Background: The prognosis of malignant pleural mesothelioma has traditionally been poor. Whether this remains the case compared to historical data and within a specific geographical location is uncertain. Knowledge of predictive factors for survival with malignant pleural mesothelioma is also inadequate.

Methods: We conducted a retrospective local database analysis to determine overall prognosis of patients with malignant pleural mesothelioma and evaluate the influence of demographic characteristics, histological subtype and laboratory parameters. Patients with histological diagnoses of malignant pleural mesothelioma held on the NHS Grampian pathology database between 2002 and 2012 were analysed. Data on baseline demographics, mode of diagnosis, histological sub-type, and survival and serum laboratory parameters, were analysed; time to death was examined using Cox regression analyses.

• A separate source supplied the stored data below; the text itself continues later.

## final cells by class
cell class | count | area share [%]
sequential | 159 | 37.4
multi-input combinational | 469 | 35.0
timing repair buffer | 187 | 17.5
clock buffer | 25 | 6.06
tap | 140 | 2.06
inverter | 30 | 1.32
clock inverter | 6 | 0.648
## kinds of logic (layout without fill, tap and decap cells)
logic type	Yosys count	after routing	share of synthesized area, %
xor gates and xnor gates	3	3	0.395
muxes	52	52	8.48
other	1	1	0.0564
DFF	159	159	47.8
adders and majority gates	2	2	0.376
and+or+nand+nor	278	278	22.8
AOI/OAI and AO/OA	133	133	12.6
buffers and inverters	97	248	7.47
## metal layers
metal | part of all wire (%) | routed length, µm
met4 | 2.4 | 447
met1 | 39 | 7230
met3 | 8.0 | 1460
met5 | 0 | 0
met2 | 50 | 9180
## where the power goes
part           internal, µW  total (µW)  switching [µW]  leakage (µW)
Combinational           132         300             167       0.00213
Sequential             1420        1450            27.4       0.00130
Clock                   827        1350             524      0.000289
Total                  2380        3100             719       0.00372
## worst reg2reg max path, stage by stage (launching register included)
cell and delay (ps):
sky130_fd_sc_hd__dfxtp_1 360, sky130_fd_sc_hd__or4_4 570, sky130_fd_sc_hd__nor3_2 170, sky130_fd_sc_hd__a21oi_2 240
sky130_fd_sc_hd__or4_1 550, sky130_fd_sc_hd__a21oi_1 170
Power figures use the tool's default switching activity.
### src/design/wdrt_pkg.sv
/*
  Shared constants and types for the watchdog refresh/timeout block.
  Assumes a 32-bit AXI4-Lite register bus and a slow watchdog oscillator
  that is sampled as an ordinary input in the system clock domain.
*/
package wdrt_pkg;

  // ----------------------------------------------------------------
  // Widths and counter values
  // ----------------------------------------------------------------
  localparam int WDRT_RELOAD_W = 24;
  localparam int WDRT_ADDR_W = 8;
  localparam logic [23:0] WDRT_COUNT_MAX = 24'hFFFFFF;
  localparam logic [23:0] WDRT_RELOAD_MIN = 24'h000004;
  localparam logic [23:0] WDRT_RELOAD_RST = 24'hFFFFFF;
  localparam int WDRT_OSC_TYP_HZ = 10000;

  // ----------------------------------------------------------------
  // Register offsets (byte addresses)
  // ----------------------------------------------------------------
  localparam logic [7:0] WDRT_ADDR_CTRL = 8'h00;
  localparam logic [7:0] WDRT_ADDR_STAT = 8'h04;
  localparam logic [7:0] WDRT_ADDR_RELOAD = 8'h08;
  localparam logic [7:0] WDRT_ADDR_COUNT = 8'h0C;

  // ----------------------------------------------------------------
  // Field positions and reset values
  // ----------------------------------------------------------------
  localparam int WDRT_CTRL_EN_BIT = 0;
  localparam int WDRT_CTRL_REFRESH_BIT = 1;
  localparam int WDRT_CTRL_RESP_BIT = 8;
  localparam int WDRT_STAT_TO_BIT = 0;
  localparam int WDRT_STAT_STOP_BIT = 1;
  localparam int WDRT_STAT_POR_BIT = 2;
  localparam logic WDRT_EN_RST = 1'b0;
  localparam logic WDRT_POR_RST = 1'b1;
  localparam logic WDRT_RESP_IRQ = 1'b1;
  localparam logic WDRT_RESP_RESET = 1'b0;

  // ----------------------------------------------------------------
  // Bus responses
  // ----------------------------------------------------------------
  localparam logic [1:0] WDRT_RESP_OKAY = 2'h0;
  localparam logic [1:0] WDRT_RESP_SLVERR = 2'h2;

  // ----------------------------------------------------------------
  // Types
  // ----------------------------------------------------------------
  typedef enum logic [0:0] {
    WDRT_IDLE = 1'b0,
    WDRT_RUN = 1'b1
  } wdrt_state_e;

  typedef struct packed {
    logic por;
    logic stop;
    logic timeout_flag;
  } wdrt_flags_s;

endpackage

### src/design/wdrt_tick_sync.sv
/*
  Brings the watchdog oscillator into the system clock domain and emits
  one-cycle ticks on its rising edges.
  Assumes the oscillator is far slower than aclk.
*/
`timescale 1ns/100ps
`default_nettype none
module wdrt_tick_sync
  import wdrt_pkg::*;
(
  input wire logic aclk,
  input wire logic aresetn,
  input wire logic osc_in,
  output logic tick
);
  logic meta_reg;
  logic sync_reg;
  logic last_reg;

  // Two-flop synchroniser; only the second stage feeds the edge detector.
  always_ff @(posedge aclk) begin
    if (!aresetn) begin
      meta_reg <= 1'b0;
      sync_reg <= 1'b0;
      last_reg <= 1'b0;
      tick <= 1'b0;
    end else begin
      meta_reg <= osc_in;
      sync_reg <= meta_reg;
      last_reg <= sync_reg;
      tick <= sync_reg & ~last_reg;
    end
  end
endmodule // wdrt_tick_sync
`default_nettype wire

### src/design/wdrt_counter.sv
/*
  The 24-bit watchdog down-counter with load, refresh and wrap.
  Assumes tick is a single-cycle pulse from the synchroniser.
*/
`timescale 1ns/100ps
`default_nettype none
module wdrt_counter
  import wdrt_pkg::*;
#(
  parameter int W = WDRT_RELOAD_W
) (
  input wire logic aclk,
  input wire logic aresetn,
  input wire logic enable,
  input wire logic refresh,
  input wire logic tick,
  input wire logic [W-1:0] reload_in,
  output logic [W-1:0] count,
  output logic timeout
);
  wdrt_state_e state_reg;

  // Counter state; refresh has priority over a tick in the same cycle.
  always_ff @(posedge aclk) begin
    if (!aresetn) begin
      state_reg <= WDRT_IDLE;
      count <= '0;
      timeout <= 1'b0;
    end else begin
      timeout <= 1'b0;
      unique case (state_reg)
        WDRT_IDLE: begin
          if (enable) begin
            count <= reload_in;
            state_reg <= WDRT_RUN;
          end
        end
        WDRT_RUN: begin
          if (!enable) begin
            state_reg <= WDRT_IDLE;
          end else if (refresh) begin
            count <= reload_in;
          end else if (tick) begin
            // Zero wraps to all ones; no automatic reload.
            count <= count - 1'b1;
            timeout <= (count == W'(1));
          end
        end
      endcase
    end
  end

  a_first_load: assert property (
    @(posedge aclk) disable iff (!aresetn)
    state_reg == WDRT_IDLE && enable |=> count == $past(reload_in))
    else $error("counter not loaded on first enable");
  a_refresh_load: assert property (
    @(posedge aclk) disable iff (!aresetn)
    state_reg == WDRT_RUN && enable && refresh
    |=> count == $past(reload_in))
    else $error("refresh did not reload counter");
  a_wrap_max: assert property (
    @(posedge aclk) disable iff (!aresetn)
    state_reg == WDRT_RUN && enable && !refresh && tick && count == '0
    |=> count == {W{1'b1}})
    else $error("counter did not wrap to all ones");
  a_timeout_zero: assert property (
    @(posedge aclk) disable iff (!aresetn)
    timeout |-> count == '0 && $past(tick))
    else $error("timeout without count reaching zero");
endmodule // wdrt_counter
`default_nettype wire

### src/design/wdrt_top.sv
/*
  Watchdog refresh/timeout block with an AXI4-Lite register slave.
  Assumes the CPU pulses refresh_instr when it runs its refresh
  instruction, and that the option bit is stable at reset release.
*/
// Operation
// - First enable loads the counter from the reload register.
// - Counter then decrements toward zero unless refreshed.
// - Refresh instruction reloads the counter and counting resumes.
// - Debug mode refreshes continuously so no timeout occurs.
// - Counter reaching zero is a timeout; option bit picks interrupt or reset.
// - Interrupt response raises request and sets the timeout flag.
// - After interrupt timeout the counter wraps to all ones and continues.
// - No automatic reload after timeout; only refresh, or disabling and re-enabling, restores it.
// - In stop mode, an interrupt-response timeout starts recovery and sets timeout and stop flags.
// - Reload value is 24 bits wide.
// - Power-on reset sets the power-on flag to one.
`timescale 1ns/100ps
`default_nettype none
module wdrt_top
  import wdrt_pkg::*;
#(
  parameter int AW = WDRT_ADDR_W
) (
  input wire logic aclk,
  input wire logic aresetn,
  input wire logic [AW-1:0] s_axi_awaddr,
  input wire logic s_axi_awvalid,
  output logic s_axi_awready,
  input wire logic [31:0] s_axi_wdata,
  input wire logic [3:0] s_axi_wstrb,
  input wire logic s_axi_wvalid,
  output logic s_axi_wready,
  output logic [1:0] s_axi_bresp,
  output logic s_axi_bvalid,
  input wire logic s_axi_bready,
  input wire logic [AW-1:0] s_axi_araddr,
  input wire logic s_axi_arvalid,
  output logic s_axi_arready,
  output logic [31:0] s_axi_rdata,
  output logic [1:0] s_axi_rresp,
  output logic s_axi_rvalid,
  input wire logic s_axi_rready,
  input wire logic wdog_osc,
  input wire logic refresh_instr,
  input wire logic debug_mode,
  input wire logic stop_mode,
  input wire logic timeout_response_select,
  output logic irq_req,
  output logic sys_reset_req,
  output logic stop_recover
);

  // ----------------------------------------------------------------
  // Decode helpers
  // ----------------------------------------------------------------

  // True for every address that maps a register.
  function automatic logic addr_ok(input logic [AW-1:0] a);
    addr_ok = (a == AW'(WDRT_ADDR_CTRL)) || (a == AW'(WDRT_ADDR_STAT)) ||
              (a == AW'(WDRT_ADDR_RELOAD)) || (a == AW'(WDRT_ADDR_COUNT));
  endfunction

  // Merges byte lanes of new data into old data under the strobes.
  function automatic logic [31:0] merge(input logic [31:0] old_v,
                                        input logic [31:0] new_v,
                                        input logic [3:0] strb);
    logic [31:0] r;
    r = old_v;
    for (int i = 0; i < 4; i++) begin
      if (strb[i]) begin
        r[8*i +: 8] = new_v[8*i +: 8];
      end
    end
    merge = r;
  endfunction

  // ----------------------------------------------------------------
  // Declarations
  // ----------------------------------------------------------------
  logic en_reg;
  logic [WDRT_RELOAD_W-1:0] reload_reg;
  wdrt_flags_s flags_reg;
  logic resp_sel_reg;
  logic strap_done_reg;
  logic sw_refresh_reg;
  logic aw_held_reg;
  logic w_held_reg;
  logic [AW-1:0] aw_addr_reg;
  logic [31:0] w_data_reg;
  logic [3:0] w_strb_reg;
  logic do_write;
  logic tick;
  logic timeout;
  logic refresh_any;
  logic [WDRT_RELOAD_W-1:0] count;
  logic [31:0] wr_merged;
  logic [31:0] reload_merged;
  wdrt_flags_s clr_mask;

  // ----------------------------------------------------------------
  // Oscillator tick and down-counter
  // ----------------------------------------------------------------
  wdrt_tick_sync u_sync (
    .aclk(aclk),
    .aresetn(aresetn),
    .osc_in(wdog_osc),
    .tick(tick)
  );

  // Debug mode holds the refresh asserted so the count never expires.
  assign refresh_any = refresh_instr | sw_refresh_reg | debug_mode;

  wdrt_counter #(
    .W(WDRT_RELOAD_W)
  ) u_cnt (
    .aclk(aclk),
    .aresetn(aresetn),
    .enable(en_reg),
    .refresh(refresh_any),
    .tick(tick),
    .reload_in(reload_reg),
    .count(count),
    .timeout(timeout)
  );

  // ----------------------------------------------------------------
  // Option bit capture
  // ----------------------------------------------------------------

  // Caught once after reset release; later changes of the pin are ignored.
  always_ff @(posedge aclk) begin
    if (!aresetn) begin
      resp_sel_reg <= WDRT_RESP_RESET;
      strap_done_reg <= 1'b0;
    end else if (!strap_done_reg) begin
      resp_sel_reg <= timeout_response_select;
      strap_done_reg <= 1'b1;
    end
  end

  // ----------------------------------------------------------------
  // AXI4-Lite write channel
  // ----------------------------------------------------------------
  assign do_write = aw_held_reg & w_held_reg & ~s_axi_bvalid;
  assign wr_merged = merge(32'h00000000, w_data_reg, w_strb_reg);

  // Address and data are taken independently, in either order.
  always_ff @(posedge aclk) begin
    if (!aresetn) begin
      s_axi_awready <= 1'b1;
      s_axi_wready <= 1'b1;
      aw_held_reg <= 1'b0;
      w_held_reg <= 1'b0;
      aw_addr_reg <= '0;
      w_data_reg <= 32'h00000000;
      w_strb_reg <= 4'h0;
      s_axi_bvalid <= 1'b0;
      s_axi_bresp <= WDRT_RESP_OKAY;
    end else begin
      if (s_axi_awvalid && s_axi_awready) begin
        aw_addr_reg <= s_axi_awaddr;
        aw_held_reg <= 1'b1;
        s_axi_awready <= 1'b0;
      end
      if (s_axi_wvalid && s_axi_wready) begin
        w_data_reg <= s_axi_wdata;
        w_strb_reg <= s_axi_wstrb;
        w_held_reg <= 1'b1;
        s_axi_wready <= 1'b0;
      end
      if (do_write) begin
        aw_held_reg <= 1'b0;
        w_held_reg <= 1'b0;
        s_axi_bvalid <= 1'b1;
        s_axi_bresp <= addr_ok(aw_addr_reg) ? WDRT_RESP_OKAY
                                           : WDRT_RESP_SLVERR;
      end
      // Readies re-arm only after the response, so one write at a time.
      if (s_axi_bvalid && s_axi_bready) begin
        s_axi_bvalid <= 1'b0;
        s_axi_awready <= 1'b1;
        s_axi_wready <= 1'b1;
      end
    end
  end

  // ----------------------------------------------------------------
  // Control register: enable and software refresh
  // ----------------------------------------------------------------

  // The refresh bit is a one-cycle strobe and reads back as zero.
  always_ff @(posedge aclk) begin
    if (!aresetn) begin
      en_reg <= WDRT_EN_RST;
      sw_refresh_reg <= 1'b0;
    end else begin
      sw_refresh_reg <= 1'b0;
      if (do_write && aw_addr_reg == AW'(WDRT_ADDR_CTRL) && w_strb_reg[0]) begin
        en_reg <= w_data_reg[WDRT_CTRL_EN_BIT];
        sw_refresh_reg <= w_data_reg[WDRT_CTRL_REFRESH_BIT];
      end
    end
  end

  // ----------------------------------------------------------------
  // Reload register
  // ----------------------------------------------------------------

  // Byte lanes of a reload write merge into the current value.
  assign reload_merged = merge({8'h00, reload_reg}, w_data_reg, w_strb_reg);

  // Writes take effect at the next load or refresh, not mid-count.
  always_ff @(posedge aclk) begin
    if (!aresetn) begin
      reload_reg <= WDRT_RELOAD_RST;
    end else if (do_write && aw_addr_reg == AW'(WDRT_ADDR_RELOAD)) begin
      reload_reg <= reload_merged[WDRT_RELOAD_W-1:0];
    end
  end

  // ----------------------------------------------------------------
  // Status flags and timeout response
  // ----------------------------------------------------------------
  always_comb begin
    clr_mask = '0;
    if (do_write && aw_addr_reg == AW'(WDRT_ADDR_STAT)) begin
      clr_mask.timeout_flag = wr_merged[WDRT_STAT_TO_BIT];
      clr_mask.stop = wr_merged[WDRT_STAT_STOP_BIT];
      clr_mask.por = wr_merged[WDRT_STAT_POR_BIT];
    end
  end

  // Write-one-to-clear; a timeout in the same cycle wins over the clear.
  always_ff @(posedge aclk) begin
    if (!aresetn) begin
      flags_reg.timeout_flag <= 1'b0;
      flags_reg.stop <= 1'b0;
      flags_reg.por <= WDRT_POR_RST;
      irq_req <= 1'b0;
      sys_reset_req <= 1'b0;
      stop_recover <= 1'b0;
    end else begin
      irq_req <= 1'b0;
      sys_reset_req <= 1'b0;
      stop_recover <= 1'b0;
      flags_reg <= flags_reg & ~clr_mask;
      if (timeout) begin
        if (resp_sel_reg == WDRT_RESP_IRQ) begin
          irq_req <= 1'b1;
          flags_reg.timeout_flag <= 1'b1;
          if (stop_mode) begin
            stop_recover <= 1'b1;
            flags_reg.stop <= 1'b1;
          end
        end else begin
          sys_reset_req <= 1'b1;
        end
      end
    end
  end

  // ----------------------------------------------------------------
  // AXI4-Lite read channel
  // ----------------------------------------------------------------

  // Read data is captured on the address handshake and held until taken.
  always_ff @(posedge aclk) begin
    if (!aresetn) begin
      s_axi_arready <= 1'b1;
      s_axi_rvalid <= 1'b0;
      s_axi_rdata <= 32'h00000000;
      s_axi_rresp <= WDRT_RESP_OKAY;
    end else if (s_axi_arvalid && s_axi_arready) begin
      s_axi_arready <= 1'b0;
      s_axi_rvalid <= 1'b1;
      s_axi_rresp <= addr_ok(s_axi_araddr) ? WDRT_RESP_OKAY
                                          : WDRT_RESP_SLVERR;
      s_axi_rdata <= 32'h00000000;
      if (s_axi_araddr == AW'(WDRT_ADDR_CTRL)) begin
        s_axi_rdata[WDRT_CTRL_EN_BIT] <= en_reg;
        s_axi_rdata[WDRT_CTRL_RESP_BIT] <= resp_sel_reg;
      end else if (s_axi_araddr == AW'(WDRT_ADDR_STAT)) begin
        s_axi_rdata[WDRT_STAT_TO_BIT] <= flags_reg.timeout_flag;
        s_axi_rdata[WDRT_STAT_STOP_BIT] <= flags_reg.stop;
        s_axi_rdata[WDRT_STAT_POR_BIT] <= flags_reg.por;
      end else if (s_axi_araddr == AW'(WDRT_ADDR_RELOAD)) begin
        s_axi_rdata[WDRT_RELOAD_W-1:0] <= reload_reg;
      end else if (s_axi_araddr == AW'(WDRT_ADDR_COUNT)) begin
        s_axi_rdata[WDRT_RELOAD_W-1:0] <= count;
      end
    end else if (s_axi_rvalid && s_axi_rready) begin
      s_axi_rvalid <= 1'b0;
      s_axi_arready <= 1'b1;
    end
  end

  // ----------------------------------------------------------------
  // Checks
  // ----------------------------------------------------------------
  a_por_after_reset: assert property (
    @(posedge aclk) disable iff (!aresetn)
    $rose(aresetn) |-> flags_reg.por)
    else $error("power-on flag not set after reset");
  a_irq_on_timeout: assert property (
    @(posedge aclk) disable iff (!aresetn)
    timeout && resp_sel_reg == WDRT_RESP_IRQ
    |=> irq_req && flags_reg.timeout_flag && !sys_reset_req)
    else $error("interrupt timeout missing request or flag");
  a_reset_on_timeout: assert property (
    @(posedge aclk) disable iff (!aresetn)
    timeout && resp_sel_reg == WDRT_RESP_RESET
    |=> sys_reset_req && !irq_req)
    else $error("reset timeout did not request reset");
  a_stop_recovery: assert property (
    @(posedge aclk) disable iff (!aresetn)
    timeout && resp_sel_reg == WDRT_RESP_IRQ && stop_mode
    |=> stop_recover && flags_reg.stop && flags_reg.timeout_flag)
    else $error("stop-mode timeout missed recovery");
  a_debug_no_timeout: assert property (
    @(posedge aclk) disable iff (!aresetn)
    debug_mode && $past(debug_mode) |-> !timeout)
    else $error("timeout while in debug mode");
  a_bvalid_hold: assert property (@(posedge aclk) disable iff (!aresetn)
    s_axi_bvalid && !s_axi_bready |=> s_axi_bvalid && $stable(s_axi_bresp))
    else $error("write response dropped before taken");
  a_write_answer: assert property (@(posedge aclk) disable iff (!aresetn)
    do_write |=> s_axi_bvalid && !s_axi_awready && !s_axi_wready)
    else $error("write response not raised");
  a_read_answer: assert property (@(posedge aclk) disable iff (!aresetn)
    s_axi_arvalid && s_axi_arready |=> s_axi_rvalid ##0 !s_axi_arready)
    else $error("read data not returned next cycle");

endmodule // wdrt_top
`default_nettype wire

### config.mk
export PLATFORM = sky130hd
export DESIGN_NAME = wdrt_top
export DESIGN_NICKNAME = d
export VERILOG_FILES = /design/src/design/wdrt_pkg.sv /design/src/design/wdrt_tick_sync.sv /design/src/design/wdrt_counter.sv /design/src/design/wdrt_top.sv
export SDC_FILE = /design/constraint.sdc
export NUM_CORES = 1
export LEC_CHECK = 0
export ABC_CLOCK_PERIOD_IN_PS = 3300
export BUFFER_PORTS_ARGS = -buffer_cell sky130_fd_sc_hd__buf_2
export CAP_MARGIN = 20
export CORE_MARGIN = 4
export CORE_UTILIZATION = 46
export CTS_BUF_LIST = sky130_fd_sc_hd__clkbuf_8
export DETAILED_ROUTE_END_ITERATION = 10
export PLACE_DENSITY = 0.68
export SLEW_MARGIN = 20
export SYNTH_ARGS = -nofsm -noshare
export SYNTH_HDL_FRONTEND = slang
export SYNTH_SLANG_ARGS = --single-unit
### constraint.sdc
create_clock -name aclk -period 3.3 [get_ports aclk]
set_clock_uncertainty 0.2 [all_clocks]
set_input_delay 0.825 -clock aclk [delete_from_list [all_inputs] [get_ports aclk]]
set_output_delay 0.825 -clock aclk [all_outputs]
set_load 0.005 [all_outputs]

Results: A total of 114 patients with malignant pleural mesothelioma were included in the analysis. The median survival was 345 days (IQR 99–600). Sarcomatoid malignant pleural mesothelioma carried a significantly worse prognosis with median survival of 125 days (IQR 44–289) vs 334 days (IQR 126–715) for biphasic, 412 days (IQR 201–656) for epithelioid and 345 days (IQR 99–600) for those with no definitive typing. Individuals who did not receive chemotherapy experienced a significantly worse prognosis (hazard ratio 2.7; 95%CI 1.5–4.7; p = 0.001), while a low albumin and raised urea at time of diagnosis were also associated with a significantly poorer prognosis.

Conclusion: The survival of patients with malignant pleural mesothelioma remains poor and typically around 1 year. The presence of raised urea and low albumin is associated with a poorer prognosis, while patients with a good performance status and few co-morbidities should be encouraged to receive chemotherapy.